[How to complete this task] Only the lines from the top of the data through the one with "Multi-Input combinational cell" are to be written out, each exactly as it stands.

[Information]
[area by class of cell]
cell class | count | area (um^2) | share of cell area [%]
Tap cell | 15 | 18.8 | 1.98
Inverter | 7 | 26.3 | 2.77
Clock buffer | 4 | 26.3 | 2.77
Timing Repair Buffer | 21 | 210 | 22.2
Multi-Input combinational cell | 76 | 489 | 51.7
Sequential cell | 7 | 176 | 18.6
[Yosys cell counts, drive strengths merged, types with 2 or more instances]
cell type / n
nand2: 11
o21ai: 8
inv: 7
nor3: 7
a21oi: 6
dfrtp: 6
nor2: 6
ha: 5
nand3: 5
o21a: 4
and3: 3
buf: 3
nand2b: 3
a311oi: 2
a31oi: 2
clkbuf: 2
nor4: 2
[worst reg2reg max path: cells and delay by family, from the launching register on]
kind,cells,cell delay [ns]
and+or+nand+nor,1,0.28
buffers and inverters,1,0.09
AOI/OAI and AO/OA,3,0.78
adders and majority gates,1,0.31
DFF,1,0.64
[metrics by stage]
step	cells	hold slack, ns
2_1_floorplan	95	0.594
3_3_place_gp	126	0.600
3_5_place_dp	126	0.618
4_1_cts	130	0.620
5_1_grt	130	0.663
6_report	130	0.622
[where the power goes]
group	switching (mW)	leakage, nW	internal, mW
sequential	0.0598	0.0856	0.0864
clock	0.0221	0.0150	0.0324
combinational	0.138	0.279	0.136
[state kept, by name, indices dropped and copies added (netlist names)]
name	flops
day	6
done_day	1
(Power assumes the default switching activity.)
`config.mk`:
```
export PLATFORM = sky130hd
export DESIGN_NAME = pkt_responder
export DESIGN_NICKNAME = d
export VERILOG_FILES = /design/src/rtl/pkt_responder.sv
export SDC_FILE = /design/constraint.sdc
export NUM_CORES = 1
export LEC_CHECK = 0
export BUFFER_PORTS_ARGS = -buffer_cell sky130_fd_sc_hd__buf_4
export CAP_MARGIN = 20
export CORE_MARGIN = 2
export CORE_UTILIZATION = 30
export DETAILED_ROUTE_END_ITERATION = 10
export PLACE_DENSITY_LB_ADDON = 0.12
export SETUP_SLACK_MARGIN = 0.1
export SYNTH_ARGS = -nofsm -noshare
export SYNTH_HDL_FRONTEND = slang
export SYNTH_SLANG_ARGS = --single-unit
```
`constraint.sdc`:
```
create_clock -name clk -period 3.4 [get_ports clk]
set_input_delay 0.51 -clock clk [delete_from_list [all_inputs] [get_ports clk]]
set_output_delay 0.51 -clock clk [all_outputs]
set_load 0.01 [all_outputs]
```
`src/rtl/pkt_responder.sv`:
```
// pkt_responder: register-file responder behind a valid/ready request channel.
// Each accepted request (WRITE / READ / INC / illegal) runs against a
// 2**ADDR_W-entry register file. It produces exactly one in-order response
// through a 2-entry queue onto a valid/ready response channel.
//
// Ports:
//   clk, rst_n              clock, asynchronous active-low reset
//   req_valid/req_ready     request handshake
//   req_op/id/addr/data     request fields (op: 00 illegal, 01 WRITE, 10 READ, 11 INC)
//   rsp_valid/rsp_ready     response handshake
//   rsp_id/data/status      response fields (status: 00 OK, 01 ERR, 10 OVF)
//   err_count               saturating count of illegal-op requests
module pkt_responder #(
    parameter int unsigned ADDR_W = 4,
    parameter int unsigned DATA_W = 8,
    parameter int unsigned ID_W   = 4
) (
    input  logic              clk,
    input  logic              rst_n,
    input  logic              req_valid,
    output logic              req_ready,
    input  logic [1:0]        req_op,
    input  logic [ID_W-1:0]   req_id,
    input  logic [ADDR_W-1:0] req_addr,
    input  logic [DATA_W-1:0] req_data,
    output logic              rsp_valid,
    input  logic              rsp_ready,
    output logic [ID_W-1:0]   rsp_id,
    output logic [DATA_W-1:0] rsp_data,
    output logic [1:0]        rsp_status,
    output logic [7:0]        err_count
);

    typedef enum logic [1:0] {
        OP_ILLEGAL = 2'b00,
        OP_WRITE   = 2'b01,
        OP_READ    = 2'b10,
        OP_INC     = 2'b11
    } op_e;

    typedef enum logic [1:0] {
        ST_OK  = 2'b00,
        ST_ERR = 2'b01,
        ST_OVF = 2'b10
    } status_e;

    localparam int unsigned DEPTH = 1 << ADDR_W;

    logic [DATA_W-1:0] mem [DEPTH];

    // Queue = head (the rsp_* output registers) + one spill entry behind it.
    // Keeping the head in the output registers makes the response fields hold
    // their last value once the queue empties.
    logic              q1_valid;
    logic [ID_W-1:0]   q1_id;
    logic [DATA_W-1:0] q1_data;
    status_e           q1_status;

    op_e               op;
    logic              accept;
    logic              pop;
    logic [DATA_W:0]   sum;
    logic              mem_we;
    logic [DATA_W-1:0] mem_wdata;
    logic [DATA_W-1:0] new_data;
    status_e           new_status;
    logic              is_illegal;

    assign op        = op_e'(req_op);
    assign req_ready = !(rsp_valid && q1_valid);
    assign accept    = req_valid && req_ready;
    assign pop       = rsp_valid && rsp_ready;

    always_comb begin
        sum        = {1'b0, mem[req_addr]} + {1'b0, req_data};
        mem_we     = 1'b0;
        mem_wdata  = req_data;
        new_data   = '0;
        new_status = ST_OK;
        is_illegal = 1'b0;
        case (op)
            OP_WRITE: begin
                mem_we   = 1'b1;
                new_data = req_data;
            end
            OP_READ: begin
                new_data = mem[req_addr];
            end
            OP_INC: begin
                mem_we     = 1'b1;
                mem_wdata  = sum[DATA_W-1:0];
                new_data   = sum[DATA_W-1:0];
                new_status = sum[DATA_W] ? ST_OVF : ST_OK;
            end
            default: begin
                new_status = ST_ERR;
                is_illegal = 1'b1;
            end
        endcase
    end

    always_ff @(posedge clk or negedge rst_n) begin
        if (!rst_n) begin
            for (int unsigned i = 0; i < DEPTH; i++) begin
                mem[i] <= '0;
            end
        end else if (accept && mem_we) begin
            mem[req_addr] <= mem_wdata;
        end
    end

    always_ff @(posedge clk or negedge rst_n) begin
        if (!rst_n) begin
            err_count <= '0;
        end else if (accept && is_illegal && err_count != 8'hFF) begin
            err_count <= err_count + 8'd1;
        end
    end

    // A push can coincide with a pop only when the spill entry is empty,
    // because req_ready is low whenever both entries are occupied.
    always_ff @(posedge clk or negedge rst_n) begin
        if (!rst_n) begin
            rsp_valid  <= 1'b0;
            rsp_id     <= '0;
            rsp_data   <= '0;
            rsp_status <= ST_OK;
            q1_valid   <= 1'b0;
            q1_id      <= '0;
            q1_data    <= '0;
            q1_status  <= ST_OK;
        end else if (pop) begin
            if (q1_valid) begin
                rsp_id     <= q1_id;
                rsp_data   <= q1_data;
                rsp_status <= q1_status;
                q1_valid   <= 1'b0;
            end else if (accept) begin
                rsp_id     <= req_id;
                rsp_data   <= new_data;
                rsp_status <= new_status;
            end else begin
                rsp_valid <= 1'b0;
            end
        end else if (accept) begin
            if (!rsp_valid) begin
                rsp_valid  <= 1'b1;
                rsp_id     <= req_id;
                rsp_data   <= new_data;
                rsp_status <= new_status;
            end else begin
                q1_valid  <= 1'b1;
                q1_id     <= req_id;
                q1_data   <= new_data;
                q1_status <= new_status;
            end
        end
    end

endmodule

```
==> run summary, run 1 <==
Status: completed
Ys flop type: dfrtp_1
Global-route wire length before repair: 35400 um
Post-Syn Area: 7910 sq um
DR pass1 iterations: 4
Cells after Synth: 746
Initial antenna violation count: 0
Max rail drop VDD: 0.282 mV
# diodes: 0
Critical path data arrival time: 3.57 ns
Reg2Reg Depth: 12
Initial Util: 30.5%
DR DRC count: 0
Ys async rst share: 100%
Clk slew on worst S/H paths: 0.07 ns
Post-route clock period utilization: 94.4%
Internal Power: 5160 uW
Sequential power share: 41.5%
IO Port Bufs: 45
Area post-placement: 9160 sq um
Routed Antenna Nets: 0
Syn nets: 779
Finished Cell Area: 10100 sq um
Area delta synth->final: 27.3%
1st-iter DRT viols: 462
Power share of the combinational group: 33.8%
Max-cap viol count: 0
Worst Max-Slew Pin Slew: 0.808 ns
Synth Area per Inst: 10.6 sq um
Worst-path fanout max: 8
CORE AREA: 26000 sq um
CTS Buffer Depth: 2
Crit-path cells: mux4_2, a22oi_2, nand2_1, ha_2, fa_2, a211oi_2, nor2_2, o31a_1, nor4_4, buf_4, a21o_4, mux2_2
Crit path kind: flop to flop
Critical Path Start Type: flop
Setup ws final: 0.190 ns
Hold WS: 0.117 ns
Total global-route track usage: 16.4%
Pwr Density: 759 nW/um^2
Net Switching: 2490 uW
DP HPWL: 15500 um
Sequential share of the synthesized area: 52.5%
Worst path slowest cell: mux4_2
# setup viols final: 0
Die Footprint: 27700 sq um
Final #Nets: 885
H-tree depth: 4
Multi-input gate area: 3710 sq um
Vias post-DR: 5955
Number of synthesized flops with an enable pin: 0
Total gr overflow: 0
CTS Hold Bufs: 0
Tot Pwr: 7650 uW
Worst path max stage delay: 0.47 ns
Final Skew: 0.0106 ns
Clk_lat worst skew: 0.42 ns
Floorplan row count: 59
Leakage: 0.00448 uW
CP Buf/Inv Count: 1
Levels on crit path: 12
Clock power frac: 24.7%
Area leader, netlist: dfrtp_1
TritonCTS clock tree: done
CP Capture Type: flop
Fin crit period: 3.21 ns
Root buf cell: clkbuf_16
Final Wtd Congestion: 0.794
Top post-synthesis cells by area: dfrtp_1 (52%), mux4_2 (8.3%), a21oi_1 (5.6%), nor2_1 (4.8%), nand2_1 (4.0%)
Vias per Instance: 4.96
Sink Count: 166
Total wire length: 22100 um
F_max: 0.312 GHz
Top delay family on crit path: compound AO/OA/AOI/OAI gates
Ports: 46
Fillers: 2559
Number of CTS-inserted buffers: 17
Switching Fraction: 32.6%
FF+latch count, synth: 166
Yosys cell types: 49
Ratio of cells with drive above 1 in the final layout: 30.3%
Die width: 166 um
Yosys Warn Count: 0
Vias in the first global route: 6016
TNS Setup: 0 ns
Hold Crit Class: input pin to asynchronous set/reset pin
Share of the synthesized area in the top cell type: 52.5%
Largest net degree at the start of global routing: 82
Die H: 166 um
FF/Latch Area: 4150 sq um
Setup repair after global routing missed its margin: yes
Max transition margin: 45.7%
CP Data Required Time: 3.76 ns
DP Worst Slack: -0.570 ns
Hold Fails Final Rpt: 0
Drt wl/cell: 18.5 um
Slew Limit Fails: 0
===== src/rtl/uart_pkg.sv =====
// Shared UART types, default sizing and the parity helper used by TX and RX.
package uart_pkg;
  localparam int DEFAULT_DATA_WIDTH = 8;
  localparam int DEFAULT_BAUD_DIV   = 16;
  localparam int MAX_DATA_WIDTH     = 9;

  localparam logic PARITY_MODE_EVEN = 1'b0;
  localparam logic PARITY_MODE_ODD  = 1'b1;

  typedef enum logic [2:0] {
    TX_IDLE, TX_START, TX_DATA, TX_PARITY, TX_STOP
  } tx_state_e;

  typedef enum logic [2:0] {
    RX_IDLE, RX_START, RX_DATA, RX_PARITY, RX_STOP, RX_BREAK
  } rx_state_e;

  // Narrower words are zero-extended by the caller, which leaves the XOR unchanged.
  function automatic logic parity_calc(input logic [MAX_DATA_WIDTH-1:0] data, input logic odd);
    return (^data) ^ odd;
  endfunction
endpackage


===== src/rtl/uart_serial_device_if.sv =====
// Parallel handshake and serial line signals of one UART endpoint.
interface uart_serial_device_if
  import uart_pkg::*;
#(
  parameter int DATA_WIDTH = DEFAULT_DATA_WIDTH
);
  logic [DATA_WIDTH-1:0] tx_data;
  logic                  tx_valid;
  logic                  tx_ready;
  logic                  tx;
  logic                  rx;
  logic [DATA_WIDTH-1:0] rx_data;
  logic                  rx_valid;
  logic                  rx_parity_err;
  logic                  rx_framing_err;

  modport slave (
    input  tx_data, tx_valid, rx,
    output tx_ready, tx, rx_data, rx_valid, rx_parity_err, rx_framing_err
  );

  modport master (
    output tx_data, tx_valid, rx,
    input  tx_ready, tx, rx_data, rx_valid, rx_parity_err, rx_framing_err
  );
endinterface


===== src/rtl/uart_bit_timer.sv =====
// Bit-period down-counter: loads a start value and flags terminal count, parking at zero.
module uart_bit_timer
  import uart_pkg::*;
#(
  parameter  int BAUD_DIV = DEFAULT_BAUD_DIV,
  localparam int TW       = $clog2(BAUD_DIV)
) (
  input  logic          pclk,
  input  logic          areset,
  input  logic          load_i,
  input  logic [TW-1:0] load_val_i,
  output logic          tc_o
);
  logic [TW-1:0] cnt_q, cnt_d;

  always_comb begin
    cnt_d = cnt_q;
    if (load_i)
      cnt_d = load_val_i;
    else if (cnt_q != '0)
      cnt_d = cnt_q - 1'b1;
  end

  always_ff @(posedge pclk or negedge areset) begin
    if (!areset) cnt_q <= '0;
    else         cnt_q <= cnt_d;
  end

  assign tc_o = (cnt_q == '0);
endmodule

[Exercise result]
[area by class of cell]
cell class | count | area (um^2) | share of cell area [%]
Tap cell | 15 | 18.8 | 1.98
Inverter | 7 | 26.3 | 2.77
Clock buffer | 4 | 26.3 | 2.77
Timing Repair Buffer | 21 | 210 | 22.2
Multi-Input combinational cell | 76 | 489 | 51.7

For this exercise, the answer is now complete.